The molecules that McKay and other scientists consider most important are amino acids—the building blocks for proteins. “They occur on comets and meteorites, so if there’s a primordial soup on Enceladus, it should have amino acids,” McKay says. “They’re so incredibly useful and so good in water that life would be pretty dumb not to use them.” At one point in the Berkeley meeting, however, Porco brought up a critical point: What if Enceladus organisms aren’t made of amino acids? McKay replied, jokingly, “Then we’re sunk and nature is perverse. We should all just give up and become poets.” What he meant is there’s a large consensus in the scientific community that amino acids will be useful in the hunt for life—and if such thinking turns out to be wrong, well “then we’re even dumber than we thought we were,” McKay says.
Another important signature scientists want to detect is lipids, which cells use to build their outside walls. “It’s a similar story to amino acids,” explains Alfonso Davila, a research scientist at the SETI Institute and Ames. “They’re something you’d expect to be present at the origin of life and you’d expect cells to use them.” Scientists will need to do more than simply detect amino acids and proteins on Enceladus—both of those molecules exist on their own in many environments, with or without life. But astrobiologists can target distinct structures and distributions of amino acids and lipids they think are unique to life. “We’re looking for molecules and structures that life makes, that are distinctly different from the random mess that chemistry makes,” McKay notes.
Some other possibilities on the search list are large organic compounds as well as photos of actual organisms taken by the spacecraft of samples from the plume. That might be, for example, images of an organism swimming or eating. Such a find might be the most direct evidence of something “alive” but many researchers have doubts about the plausibility of imaging organisms, Davila says. “It’s one of those high-risk, high-reward experiments. The likelihood of a negative result is very high,” he adds. “It’s very hard to tell the difference between a cell and a dot that is just a particle.” This issue was hotly debated at the meeting but some scientists sounded more hopeful—they discussed new techniques they are exploring to reliably image Enceladus’s microbes (if they exist).

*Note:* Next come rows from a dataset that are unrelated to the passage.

### flow/design.v
module VerilogFSM(input frameValid, input clk, input rst, input real_href, output pixel_valid);
    localparam IDLE=2'h0, HBLANK=2'h1, HACT=2'h2, PIX_PER_LINE=120;
    reg [10:0] pix_cnt_n;
    reg [10:0] pix_cnt;
    reg [1:0] pix_ns;
    reg [1:0] pix_cs;
    assign pixel_valid = (pix_cs == HACT);
    always @(*) begin
        case(pix_cs)
            IDLE : begin
                pix_ns = frameValid ? HBLANK : IDLE;
                pix_cnt_n = 0;
            end
            HBLANK : begin
                pix_ns = real_href ? HACT : HBLANK ;
                pix_cnt_n = real_href ? PIX_PER_LINE : 0;
            end
            HACT : begin
                pix_ns = (pix_cnt == 1) ? HBLANK : HACT ;
                pix_cnt_n = pix_cnt - 1'b1;
            end
            default : begin
                pix_ns = IDLE ;
                pix_cnt_n = 0;
            end
        endcase
    end
    always @(posedge clk or posedge rst) begin
        if (rst) begin
            pix_cs <= IDLE;
            pix_cnt <= 0;
        end else begin
            pix_cs <= pix_ns;
            pix_cnt <= pix_cnt_n;
        end
    end
endmodule
### flow/constraint.sdc
current_design VerilogFSM

set clk_period 3.3
set clk_io_pct 0.2

create_clock -name clk0 -period $clk_period [get_ports {clk}]

set non_clock_inputs [all_inputs -no_clocks]
set_input_delay [expr $clk_period * $clk_io_pct] -clock clk0 $non_clock_inputs
set_output_delay [expr $clk_period * $clk_io_pct] -clock clk0 [all_outputs]
### flow/config.mk
export PLATFORM = sky130hd
export DESIGN_NAME = VerilogFSM
export DESIGN_NICKNAME = VerilogFSM
export VERILOG_FILES = /design/flow/design.v
export SDC_FILE = /design/flow/constraint.sdc
export NUM_CORES = 4
export LEC_CHECK = 1
export CORE_AREA = 10 10 80 80
export DIE_AREA = 0 0 90 90
### flow/run.sh
#!/bin/bash
# OpenROAD 26Q1-2900-gdf79404cd8, Yosys 0.63+post, stock flow scripts
make -C /OpenROAD-flow-scripts/flow DESIGN_CONFIG=/design/flow/config.mk WORK_HOME=/design/flow/orfs finish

Ultimately, scientists think it will probably take a combination of evidence to show that they have actually found life. And, of course, cost and technology will constrain the experiments they are able to perform. The hunt will be incredibly complicated, especially considering that organisms on Enceladus may not look or operate anything like they do on Earth. “We’re walking a thin line between what we know based on Earth life and what we expect life would be like otherwise,” Davila says. “It’s one of the things that prevents us from coming up with a good strategy.”
Or, to reiterate Porco’s observation—“It’s a total bitch of a problem to solve.”